Solution to the Equity Premium Puzzle with Time-Varying Variables
Atilla Aras

TL;DR
This paper presents a derived model based on the Consumption Capital Asset Pricing Model to address the equity premium puzzle, aligning with empirical risk attitudes and providing robust results.
Contribution
It introduces a model that explains the equity premium puzzle using time-varying variables and risk behavior analysis, consistent with empirical data.
Findings
CRRA values around 4.40 with subjective discount factors 0.97-0.99
Risk attitudes indicate insufficient risk-loving investors in 1977
Model results are robust and validate the proposed solution
Abstract
The article's aim is to provide a solution to the equity premium puzzle with a derived model.
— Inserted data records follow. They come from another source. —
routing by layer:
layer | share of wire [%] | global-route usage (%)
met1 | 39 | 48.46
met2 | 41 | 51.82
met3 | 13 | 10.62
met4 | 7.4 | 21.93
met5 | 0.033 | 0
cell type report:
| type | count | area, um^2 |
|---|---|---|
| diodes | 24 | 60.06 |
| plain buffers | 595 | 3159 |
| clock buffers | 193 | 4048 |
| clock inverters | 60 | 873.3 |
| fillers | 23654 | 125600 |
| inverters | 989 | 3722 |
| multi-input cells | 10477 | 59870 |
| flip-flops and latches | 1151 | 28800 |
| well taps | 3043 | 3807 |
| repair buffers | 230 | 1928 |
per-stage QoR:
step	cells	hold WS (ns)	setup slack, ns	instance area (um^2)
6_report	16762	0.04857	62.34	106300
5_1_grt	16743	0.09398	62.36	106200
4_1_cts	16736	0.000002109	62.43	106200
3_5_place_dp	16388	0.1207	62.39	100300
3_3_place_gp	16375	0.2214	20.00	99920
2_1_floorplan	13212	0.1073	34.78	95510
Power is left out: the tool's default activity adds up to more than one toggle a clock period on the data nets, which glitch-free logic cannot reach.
--- config.mk ---
export PLATFORM = sky130hd
export DESIGN_NAME = bram_arbiter
export DESIGN_NICKNAME = d
export VERILOG_FILES = /design/src/rtl/bram_arbiter.sv
export SDC_FILE = /design/constraint.sdc
export NUM_CORES = 1
export LEC_CHECK = 0
export CORE_MARGIN = 1.5
export CORE_UTILIZATION = 32
export CTS_CLUSTER_DIAMETER = 50
export DETAILED_ROUTE_END_ITERATION = 16
export PLACE_DENSITY = 0.94
export SYNTH_ARGS = -nofsm -noshare
export SYNTH_HDL_FRONTEND = slang
export SYNTH_SLANG_ARGS = --single-unit
--- constraint.sdc ---
create_clock -name clk_i -period 6.5 [get_ports clk_i]
set_input_delay 1.625 -clock clk_i [delete_from_list [all_inputs] [get_ports clk_i]]
set_output_delay 1.625 -clock clk_i [all_outputs]
set_load 0.005 [all_outputs]
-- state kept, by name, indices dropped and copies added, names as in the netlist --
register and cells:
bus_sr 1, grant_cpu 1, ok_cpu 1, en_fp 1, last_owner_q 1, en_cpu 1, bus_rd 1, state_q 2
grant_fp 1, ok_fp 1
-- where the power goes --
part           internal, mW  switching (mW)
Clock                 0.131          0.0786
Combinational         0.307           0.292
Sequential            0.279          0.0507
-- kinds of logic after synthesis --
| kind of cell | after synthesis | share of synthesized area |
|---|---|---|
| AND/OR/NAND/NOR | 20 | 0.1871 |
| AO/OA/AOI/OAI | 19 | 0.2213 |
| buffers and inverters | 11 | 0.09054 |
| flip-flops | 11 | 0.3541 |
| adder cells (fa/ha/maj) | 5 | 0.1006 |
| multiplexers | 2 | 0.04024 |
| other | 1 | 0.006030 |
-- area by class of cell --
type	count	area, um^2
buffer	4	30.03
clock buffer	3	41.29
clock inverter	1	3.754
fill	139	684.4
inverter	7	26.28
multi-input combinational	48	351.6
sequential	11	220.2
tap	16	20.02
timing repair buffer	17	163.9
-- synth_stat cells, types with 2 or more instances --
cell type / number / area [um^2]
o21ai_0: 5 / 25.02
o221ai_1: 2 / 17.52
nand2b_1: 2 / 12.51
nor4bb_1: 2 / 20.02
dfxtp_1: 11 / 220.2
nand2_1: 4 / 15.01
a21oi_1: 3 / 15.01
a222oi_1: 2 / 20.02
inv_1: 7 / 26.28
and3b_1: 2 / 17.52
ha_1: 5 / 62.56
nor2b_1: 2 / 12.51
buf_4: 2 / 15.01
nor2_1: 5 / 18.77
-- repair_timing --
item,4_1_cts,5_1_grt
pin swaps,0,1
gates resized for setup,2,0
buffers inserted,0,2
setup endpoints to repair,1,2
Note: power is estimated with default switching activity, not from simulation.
<file path="config.mk">
export PLATFORM = sky130hd
export DESIGN_NAME = uart_sram_tx_interface
export DESIGN_NICKNAME = d
export VERILOG_FILES = /design/src/rtl/uart_sram_tx_interface.sv
export SDC_FILE = /design/constraint.sdc
export NUM_CORES = 1
export LEC_CHECK = 0
export CAP_MARGIN = 0
export CORE_ASPECT_RATIO = 1.2
export CORE_MARGIN = 2
export CORE_UTILIZATION = 35
export CTS_CLUSTER_SIZE = 20
export DETAILED_ROUTE_END_ITERATION = 12
export RECOVER_POWER = 25
export SLEW_MARGIN = 20
export SYNTH_ARGS = -nofsm -noshare
export SYNTH_HDL_FRONTEND = slang
export SYNTH_SLANG_ARGS = --single-unit
</file>
<file path="constraint.sdc">
create_clock -name Clock -period 2.2 [get_ports Clock]
set_input_delay 0.44 -clock Clock [delete_from_list [all_inputs] [get_ports Clock]]
set_output_delay 0.44 -clock Clock [all_outputs]
set_load 0.01 [all_outputs]
</file>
The derived model which depends on Consumption Capital Asset Pricing Model gives a solution to the puzzle with the values of coefficient of relative risk aversion around 4.40 by assuming the subjective time discount factors as 0.97, 0.98 and 0.99. CRRA becomes around 4.11 when the subjective time discount factor is assumed 0.96. These values are found compatible with empirical literature. Moreover, the risk-free asset and equity investors are determined as insufficient risk-loving investors in 1977, which can be considered a type of risk-averse behavior. The risk attitude determination also confirms the validity of the model. Hence, it can be stated that calculated values and risk behavior determination demonstrate the correctness of the derived model because results are robust.